YOUR OBJECTIVE
Scan the entries and copy each line where the word "wirelength" is present.

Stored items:
════════

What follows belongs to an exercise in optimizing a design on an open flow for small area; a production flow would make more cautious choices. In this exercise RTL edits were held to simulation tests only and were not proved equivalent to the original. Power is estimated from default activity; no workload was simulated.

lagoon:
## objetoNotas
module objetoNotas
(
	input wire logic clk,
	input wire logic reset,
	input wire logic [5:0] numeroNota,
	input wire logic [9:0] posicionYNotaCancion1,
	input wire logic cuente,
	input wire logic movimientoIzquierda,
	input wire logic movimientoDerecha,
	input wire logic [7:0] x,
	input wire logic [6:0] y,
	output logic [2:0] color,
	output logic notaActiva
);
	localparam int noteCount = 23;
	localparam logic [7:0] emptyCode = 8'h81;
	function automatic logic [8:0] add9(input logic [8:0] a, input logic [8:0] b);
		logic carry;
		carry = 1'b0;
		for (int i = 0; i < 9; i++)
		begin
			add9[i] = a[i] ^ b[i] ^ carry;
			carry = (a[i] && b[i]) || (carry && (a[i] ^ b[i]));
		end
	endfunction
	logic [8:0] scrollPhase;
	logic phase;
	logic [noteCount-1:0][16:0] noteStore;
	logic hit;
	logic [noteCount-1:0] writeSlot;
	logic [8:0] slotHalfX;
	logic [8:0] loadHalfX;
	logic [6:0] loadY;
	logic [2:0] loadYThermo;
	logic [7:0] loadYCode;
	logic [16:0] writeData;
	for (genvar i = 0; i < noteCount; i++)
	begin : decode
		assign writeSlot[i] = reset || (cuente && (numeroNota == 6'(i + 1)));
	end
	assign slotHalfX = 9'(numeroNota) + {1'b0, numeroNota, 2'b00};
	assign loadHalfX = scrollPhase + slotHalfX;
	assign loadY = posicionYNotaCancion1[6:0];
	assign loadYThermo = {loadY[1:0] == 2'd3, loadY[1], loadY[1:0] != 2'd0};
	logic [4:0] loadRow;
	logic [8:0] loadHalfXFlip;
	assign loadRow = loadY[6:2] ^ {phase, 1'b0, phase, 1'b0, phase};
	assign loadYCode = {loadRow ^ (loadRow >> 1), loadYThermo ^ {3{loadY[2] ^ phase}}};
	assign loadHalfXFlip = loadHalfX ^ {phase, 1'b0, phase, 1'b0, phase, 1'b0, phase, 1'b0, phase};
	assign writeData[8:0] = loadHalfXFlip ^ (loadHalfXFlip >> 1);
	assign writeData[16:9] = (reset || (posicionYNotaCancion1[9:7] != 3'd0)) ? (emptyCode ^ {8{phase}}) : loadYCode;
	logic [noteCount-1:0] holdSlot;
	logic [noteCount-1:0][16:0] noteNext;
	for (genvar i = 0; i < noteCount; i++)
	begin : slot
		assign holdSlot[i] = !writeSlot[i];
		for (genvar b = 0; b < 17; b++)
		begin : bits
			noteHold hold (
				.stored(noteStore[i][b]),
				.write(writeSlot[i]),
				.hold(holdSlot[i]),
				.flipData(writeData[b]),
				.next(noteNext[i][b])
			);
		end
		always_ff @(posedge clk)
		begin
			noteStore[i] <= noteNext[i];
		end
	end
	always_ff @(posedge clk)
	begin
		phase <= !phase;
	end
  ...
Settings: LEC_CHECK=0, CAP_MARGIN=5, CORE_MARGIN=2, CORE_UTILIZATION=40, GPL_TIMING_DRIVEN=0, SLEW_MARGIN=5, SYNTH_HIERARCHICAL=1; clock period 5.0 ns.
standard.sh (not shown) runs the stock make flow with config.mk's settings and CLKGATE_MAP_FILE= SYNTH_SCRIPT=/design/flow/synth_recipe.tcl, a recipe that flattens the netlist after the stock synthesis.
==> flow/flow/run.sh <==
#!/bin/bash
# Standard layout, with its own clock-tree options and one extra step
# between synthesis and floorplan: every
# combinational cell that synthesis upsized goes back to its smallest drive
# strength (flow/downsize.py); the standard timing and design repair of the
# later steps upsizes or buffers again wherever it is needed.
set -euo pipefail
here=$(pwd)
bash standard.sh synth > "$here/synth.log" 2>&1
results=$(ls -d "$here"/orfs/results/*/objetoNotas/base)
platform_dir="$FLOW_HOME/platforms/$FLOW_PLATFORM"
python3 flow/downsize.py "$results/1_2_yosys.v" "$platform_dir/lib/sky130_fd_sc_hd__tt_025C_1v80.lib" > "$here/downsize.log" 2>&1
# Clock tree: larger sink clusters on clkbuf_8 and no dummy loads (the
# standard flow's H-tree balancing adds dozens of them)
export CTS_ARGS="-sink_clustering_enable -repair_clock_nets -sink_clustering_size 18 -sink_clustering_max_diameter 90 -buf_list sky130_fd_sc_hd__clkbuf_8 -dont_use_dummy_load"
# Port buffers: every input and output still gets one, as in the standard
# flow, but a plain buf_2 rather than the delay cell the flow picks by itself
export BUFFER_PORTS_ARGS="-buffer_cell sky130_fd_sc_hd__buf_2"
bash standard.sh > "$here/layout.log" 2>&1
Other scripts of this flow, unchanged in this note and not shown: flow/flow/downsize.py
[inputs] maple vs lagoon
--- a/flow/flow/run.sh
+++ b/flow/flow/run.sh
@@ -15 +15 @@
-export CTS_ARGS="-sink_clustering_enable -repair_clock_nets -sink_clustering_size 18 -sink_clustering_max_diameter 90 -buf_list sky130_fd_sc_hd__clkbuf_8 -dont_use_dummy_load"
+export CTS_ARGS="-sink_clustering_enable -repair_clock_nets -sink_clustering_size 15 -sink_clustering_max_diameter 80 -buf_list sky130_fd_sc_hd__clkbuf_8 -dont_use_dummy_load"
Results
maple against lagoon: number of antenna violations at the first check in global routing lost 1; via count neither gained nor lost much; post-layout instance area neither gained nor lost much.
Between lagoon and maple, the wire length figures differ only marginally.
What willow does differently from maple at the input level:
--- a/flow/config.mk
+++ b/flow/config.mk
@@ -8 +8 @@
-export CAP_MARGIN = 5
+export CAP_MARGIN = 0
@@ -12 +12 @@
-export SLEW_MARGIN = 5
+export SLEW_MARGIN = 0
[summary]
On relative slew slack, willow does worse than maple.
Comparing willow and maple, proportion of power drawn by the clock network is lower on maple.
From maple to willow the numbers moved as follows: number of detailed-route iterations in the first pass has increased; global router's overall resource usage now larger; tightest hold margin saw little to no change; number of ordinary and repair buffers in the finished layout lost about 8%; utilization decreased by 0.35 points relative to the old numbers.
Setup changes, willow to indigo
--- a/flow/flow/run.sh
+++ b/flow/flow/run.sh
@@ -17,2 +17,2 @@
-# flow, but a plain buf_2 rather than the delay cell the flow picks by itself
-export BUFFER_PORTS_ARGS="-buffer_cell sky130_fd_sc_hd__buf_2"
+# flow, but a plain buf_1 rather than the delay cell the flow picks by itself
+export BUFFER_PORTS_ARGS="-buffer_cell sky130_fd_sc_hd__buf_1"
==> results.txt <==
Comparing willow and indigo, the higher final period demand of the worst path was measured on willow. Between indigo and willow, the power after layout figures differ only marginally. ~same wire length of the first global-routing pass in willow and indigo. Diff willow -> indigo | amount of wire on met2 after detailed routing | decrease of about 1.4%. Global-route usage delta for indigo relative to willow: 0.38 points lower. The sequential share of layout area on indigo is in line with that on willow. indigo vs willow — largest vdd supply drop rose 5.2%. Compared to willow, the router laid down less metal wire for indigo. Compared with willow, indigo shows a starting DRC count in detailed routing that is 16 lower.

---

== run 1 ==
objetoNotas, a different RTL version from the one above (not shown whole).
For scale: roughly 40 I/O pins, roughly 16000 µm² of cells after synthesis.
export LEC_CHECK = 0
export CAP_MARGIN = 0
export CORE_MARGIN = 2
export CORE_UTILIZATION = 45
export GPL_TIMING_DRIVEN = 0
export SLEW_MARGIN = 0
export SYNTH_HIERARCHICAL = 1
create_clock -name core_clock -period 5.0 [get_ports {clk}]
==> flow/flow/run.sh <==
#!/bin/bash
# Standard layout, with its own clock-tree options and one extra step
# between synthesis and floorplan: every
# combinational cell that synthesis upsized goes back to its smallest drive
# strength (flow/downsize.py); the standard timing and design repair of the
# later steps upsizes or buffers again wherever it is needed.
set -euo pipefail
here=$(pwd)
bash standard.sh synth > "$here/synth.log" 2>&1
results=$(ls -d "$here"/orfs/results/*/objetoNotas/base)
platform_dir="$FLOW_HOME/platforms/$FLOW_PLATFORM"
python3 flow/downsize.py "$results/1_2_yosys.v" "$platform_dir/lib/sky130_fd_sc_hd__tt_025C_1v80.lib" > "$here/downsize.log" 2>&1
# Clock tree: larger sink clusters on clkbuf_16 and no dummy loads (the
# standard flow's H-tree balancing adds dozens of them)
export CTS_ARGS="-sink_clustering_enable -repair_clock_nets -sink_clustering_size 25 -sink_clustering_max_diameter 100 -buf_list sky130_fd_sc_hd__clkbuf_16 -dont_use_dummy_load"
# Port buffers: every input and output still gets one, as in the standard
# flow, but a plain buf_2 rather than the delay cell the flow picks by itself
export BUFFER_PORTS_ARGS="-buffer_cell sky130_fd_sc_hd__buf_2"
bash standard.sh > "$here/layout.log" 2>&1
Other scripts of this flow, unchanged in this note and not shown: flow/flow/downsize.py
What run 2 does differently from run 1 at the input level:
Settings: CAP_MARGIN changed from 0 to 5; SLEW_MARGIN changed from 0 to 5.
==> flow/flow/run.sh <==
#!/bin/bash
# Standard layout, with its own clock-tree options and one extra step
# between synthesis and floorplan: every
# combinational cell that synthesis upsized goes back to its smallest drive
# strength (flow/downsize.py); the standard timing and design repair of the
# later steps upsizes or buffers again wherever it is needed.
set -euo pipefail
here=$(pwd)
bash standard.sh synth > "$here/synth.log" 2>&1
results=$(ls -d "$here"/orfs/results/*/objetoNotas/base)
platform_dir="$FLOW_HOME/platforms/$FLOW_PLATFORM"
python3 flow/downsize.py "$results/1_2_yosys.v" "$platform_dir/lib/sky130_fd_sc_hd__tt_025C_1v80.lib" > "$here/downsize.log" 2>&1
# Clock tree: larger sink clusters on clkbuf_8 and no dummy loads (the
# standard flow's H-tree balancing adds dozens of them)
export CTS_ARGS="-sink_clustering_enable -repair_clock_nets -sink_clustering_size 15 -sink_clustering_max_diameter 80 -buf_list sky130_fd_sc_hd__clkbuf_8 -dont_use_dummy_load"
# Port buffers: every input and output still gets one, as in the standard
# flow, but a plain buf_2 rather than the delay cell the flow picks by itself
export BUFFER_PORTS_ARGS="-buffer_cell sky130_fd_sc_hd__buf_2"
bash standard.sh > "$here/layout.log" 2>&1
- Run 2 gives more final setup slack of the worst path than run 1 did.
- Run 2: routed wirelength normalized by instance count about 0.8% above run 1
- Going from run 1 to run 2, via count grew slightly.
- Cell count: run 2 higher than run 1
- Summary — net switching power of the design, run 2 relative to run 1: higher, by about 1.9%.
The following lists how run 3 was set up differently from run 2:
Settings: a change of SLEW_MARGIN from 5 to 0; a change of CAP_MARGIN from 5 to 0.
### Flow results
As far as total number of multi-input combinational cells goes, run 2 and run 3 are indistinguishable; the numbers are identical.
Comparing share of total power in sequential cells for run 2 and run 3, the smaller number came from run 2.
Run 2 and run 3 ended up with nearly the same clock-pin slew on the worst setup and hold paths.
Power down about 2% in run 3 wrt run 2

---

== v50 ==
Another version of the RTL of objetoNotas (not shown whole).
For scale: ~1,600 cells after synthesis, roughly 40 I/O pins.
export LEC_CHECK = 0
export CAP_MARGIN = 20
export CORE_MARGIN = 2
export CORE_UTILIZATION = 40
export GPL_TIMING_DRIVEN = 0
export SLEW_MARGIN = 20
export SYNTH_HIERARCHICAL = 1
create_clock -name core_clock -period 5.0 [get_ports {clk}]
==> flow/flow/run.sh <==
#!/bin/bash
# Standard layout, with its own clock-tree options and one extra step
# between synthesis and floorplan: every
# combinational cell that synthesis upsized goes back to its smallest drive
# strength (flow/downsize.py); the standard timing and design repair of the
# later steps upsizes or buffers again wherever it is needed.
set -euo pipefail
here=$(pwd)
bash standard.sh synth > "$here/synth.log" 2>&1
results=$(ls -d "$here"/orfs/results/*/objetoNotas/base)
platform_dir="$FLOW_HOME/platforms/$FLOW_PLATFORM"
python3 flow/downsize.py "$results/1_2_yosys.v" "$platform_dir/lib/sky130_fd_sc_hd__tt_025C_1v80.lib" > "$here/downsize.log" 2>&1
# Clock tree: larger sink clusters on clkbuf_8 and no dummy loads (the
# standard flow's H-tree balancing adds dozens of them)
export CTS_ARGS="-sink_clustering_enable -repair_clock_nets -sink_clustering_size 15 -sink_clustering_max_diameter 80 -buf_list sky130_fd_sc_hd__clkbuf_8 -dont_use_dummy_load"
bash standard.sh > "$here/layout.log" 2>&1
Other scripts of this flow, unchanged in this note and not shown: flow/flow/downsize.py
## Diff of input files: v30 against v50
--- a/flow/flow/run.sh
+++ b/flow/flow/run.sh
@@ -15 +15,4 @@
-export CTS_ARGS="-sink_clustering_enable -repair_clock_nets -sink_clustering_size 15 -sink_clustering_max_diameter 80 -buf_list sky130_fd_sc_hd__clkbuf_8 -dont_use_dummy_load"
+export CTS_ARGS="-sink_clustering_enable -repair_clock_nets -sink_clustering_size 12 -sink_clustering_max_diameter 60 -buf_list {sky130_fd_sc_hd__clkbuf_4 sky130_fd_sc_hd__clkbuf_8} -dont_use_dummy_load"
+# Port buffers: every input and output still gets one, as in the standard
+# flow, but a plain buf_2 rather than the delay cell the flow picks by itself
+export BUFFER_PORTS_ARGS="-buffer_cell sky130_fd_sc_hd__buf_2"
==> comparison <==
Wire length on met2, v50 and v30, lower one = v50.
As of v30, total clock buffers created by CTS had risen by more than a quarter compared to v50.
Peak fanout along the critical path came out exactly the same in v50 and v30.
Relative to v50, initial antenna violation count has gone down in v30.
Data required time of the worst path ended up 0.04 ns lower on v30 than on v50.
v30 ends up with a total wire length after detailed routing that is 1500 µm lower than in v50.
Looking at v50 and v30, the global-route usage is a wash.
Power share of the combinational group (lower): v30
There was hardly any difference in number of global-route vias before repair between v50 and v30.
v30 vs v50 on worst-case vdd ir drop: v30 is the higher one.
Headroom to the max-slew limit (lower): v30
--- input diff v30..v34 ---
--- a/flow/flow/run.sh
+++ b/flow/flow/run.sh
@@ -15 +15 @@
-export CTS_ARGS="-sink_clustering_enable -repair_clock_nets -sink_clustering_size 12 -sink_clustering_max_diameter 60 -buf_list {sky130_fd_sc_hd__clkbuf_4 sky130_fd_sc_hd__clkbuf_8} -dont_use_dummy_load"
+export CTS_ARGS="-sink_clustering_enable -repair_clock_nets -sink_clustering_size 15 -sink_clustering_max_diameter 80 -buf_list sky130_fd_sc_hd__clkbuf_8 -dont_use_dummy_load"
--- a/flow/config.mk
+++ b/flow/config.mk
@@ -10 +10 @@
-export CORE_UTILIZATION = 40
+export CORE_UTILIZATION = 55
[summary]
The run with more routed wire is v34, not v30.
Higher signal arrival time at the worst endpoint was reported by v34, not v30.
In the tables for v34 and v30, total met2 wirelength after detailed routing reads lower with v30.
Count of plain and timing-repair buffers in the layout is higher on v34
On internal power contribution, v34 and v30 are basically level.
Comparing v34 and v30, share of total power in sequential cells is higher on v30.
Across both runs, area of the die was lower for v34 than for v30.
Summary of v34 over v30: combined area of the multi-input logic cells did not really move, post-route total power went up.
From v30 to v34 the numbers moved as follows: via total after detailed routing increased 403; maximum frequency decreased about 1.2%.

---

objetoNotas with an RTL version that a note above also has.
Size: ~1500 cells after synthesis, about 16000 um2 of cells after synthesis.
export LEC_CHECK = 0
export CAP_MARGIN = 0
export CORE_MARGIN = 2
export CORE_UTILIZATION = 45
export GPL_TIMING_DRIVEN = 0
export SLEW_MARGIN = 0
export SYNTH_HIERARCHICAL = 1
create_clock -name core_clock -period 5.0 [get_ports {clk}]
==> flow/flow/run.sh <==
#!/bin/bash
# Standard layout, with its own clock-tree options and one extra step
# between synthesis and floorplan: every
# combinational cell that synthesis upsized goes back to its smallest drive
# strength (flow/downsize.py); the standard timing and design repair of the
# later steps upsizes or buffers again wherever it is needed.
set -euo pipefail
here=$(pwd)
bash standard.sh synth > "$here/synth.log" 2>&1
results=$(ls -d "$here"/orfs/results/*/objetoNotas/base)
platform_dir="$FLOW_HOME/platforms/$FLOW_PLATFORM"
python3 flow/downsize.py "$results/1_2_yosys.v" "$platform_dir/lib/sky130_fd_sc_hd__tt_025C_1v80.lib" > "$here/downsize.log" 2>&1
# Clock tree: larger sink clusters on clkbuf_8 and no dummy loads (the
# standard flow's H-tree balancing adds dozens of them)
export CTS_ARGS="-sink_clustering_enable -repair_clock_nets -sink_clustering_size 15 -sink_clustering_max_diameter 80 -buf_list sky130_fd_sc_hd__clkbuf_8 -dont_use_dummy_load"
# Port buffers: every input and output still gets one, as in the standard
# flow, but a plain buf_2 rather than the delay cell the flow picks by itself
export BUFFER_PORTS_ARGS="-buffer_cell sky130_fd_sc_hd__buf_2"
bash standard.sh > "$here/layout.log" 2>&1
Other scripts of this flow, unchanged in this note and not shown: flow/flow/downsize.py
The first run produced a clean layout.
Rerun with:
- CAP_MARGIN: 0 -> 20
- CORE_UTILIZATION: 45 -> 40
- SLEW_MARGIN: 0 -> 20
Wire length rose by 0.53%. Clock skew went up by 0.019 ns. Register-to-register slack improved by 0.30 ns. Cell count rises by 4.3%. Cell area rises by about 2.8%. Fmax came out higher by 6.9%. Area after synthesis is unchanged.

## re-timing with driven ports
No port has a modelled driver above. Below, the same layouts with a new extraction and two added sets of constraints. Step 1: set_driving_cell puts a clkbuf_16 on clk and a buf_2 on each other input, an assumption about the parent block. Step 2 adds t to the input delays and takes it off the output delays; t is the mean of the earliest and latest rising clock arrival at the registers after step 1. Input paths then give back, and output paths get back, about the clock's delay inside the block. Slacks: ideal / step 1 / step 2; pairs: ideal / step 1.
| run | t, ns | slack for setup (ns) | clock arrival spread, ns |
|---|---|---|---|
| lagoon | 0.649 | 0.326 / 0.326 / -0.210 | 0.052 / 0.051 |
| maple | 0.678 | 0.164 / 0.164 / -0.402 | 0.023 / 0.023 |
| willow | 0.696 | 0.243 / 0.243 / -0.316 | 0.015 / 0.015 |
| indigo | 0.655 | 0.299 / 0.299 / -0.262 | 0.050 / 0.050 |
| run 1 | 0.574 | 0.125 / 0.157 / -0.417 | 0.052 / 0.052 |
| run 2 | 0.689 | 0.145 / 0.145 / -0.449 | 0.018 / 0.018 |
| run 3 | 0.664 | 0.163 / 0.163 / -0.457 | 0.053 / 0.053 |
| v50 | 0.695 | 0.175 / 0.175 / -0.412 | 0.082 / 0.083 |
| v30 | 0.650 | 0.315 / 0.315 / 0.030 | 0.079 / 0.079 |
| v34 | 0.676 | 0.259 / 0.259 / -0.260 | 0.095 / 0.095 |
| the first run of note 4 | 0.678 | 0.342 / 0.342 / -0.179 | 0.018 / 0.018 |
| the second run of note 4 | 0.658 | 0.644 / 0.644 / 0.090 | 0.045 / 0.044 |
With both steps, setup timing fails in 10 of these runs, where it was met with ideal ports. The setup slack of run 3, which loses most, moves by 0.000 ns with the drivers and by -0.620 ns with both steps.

════════

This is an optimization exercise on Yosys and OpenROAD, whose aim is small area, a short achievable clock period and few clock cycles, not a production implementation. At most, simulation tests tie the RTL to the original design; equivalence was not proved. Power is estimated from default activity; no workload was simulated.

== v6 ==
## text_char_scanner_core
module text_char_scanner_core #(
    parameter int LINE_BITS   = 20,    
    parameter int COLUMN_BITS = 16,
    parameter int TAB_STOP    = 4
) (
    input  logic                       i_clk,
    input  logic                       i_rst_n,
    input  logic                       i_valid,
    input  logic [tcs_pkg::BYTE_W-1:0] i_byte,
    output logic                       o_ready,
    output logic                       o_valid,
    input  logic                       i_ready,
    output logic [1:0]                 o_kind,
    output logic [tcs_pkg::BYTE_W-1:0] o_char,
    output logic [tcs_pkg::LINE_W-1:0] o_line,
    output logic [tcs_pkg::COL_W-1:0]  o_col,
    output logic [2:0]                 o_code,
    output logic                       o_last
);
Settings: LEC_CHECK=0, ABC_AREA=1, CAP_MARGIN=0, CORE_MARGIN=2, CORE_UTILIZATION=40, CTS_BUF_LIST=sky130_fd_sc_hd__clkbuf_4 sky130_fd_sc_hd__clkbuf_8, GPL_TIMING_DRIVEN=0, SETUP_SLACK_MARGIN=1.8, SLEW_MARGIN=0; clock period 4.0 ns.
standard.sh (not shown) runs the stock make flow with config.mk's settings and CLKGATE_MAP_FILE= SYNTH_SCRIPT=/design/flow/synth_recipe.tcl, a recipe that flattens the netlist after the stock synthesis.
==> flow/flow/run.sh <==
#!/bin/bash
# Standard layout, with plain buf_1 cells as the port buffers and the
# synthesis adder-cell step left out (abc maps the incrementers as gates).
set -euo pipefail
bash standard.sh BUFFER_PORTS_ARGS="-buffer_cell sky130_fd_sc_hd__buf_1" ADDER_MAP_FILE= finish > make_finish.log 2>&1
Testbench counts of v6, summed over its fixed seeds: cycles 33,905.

════════

EXERCISE ANSWER
- Run 2: routed wirelength normalized by instance count about 0.8% above run 1
In the tables for v34 and v30, total met2 wirelength after detailed routing reads lower with v30.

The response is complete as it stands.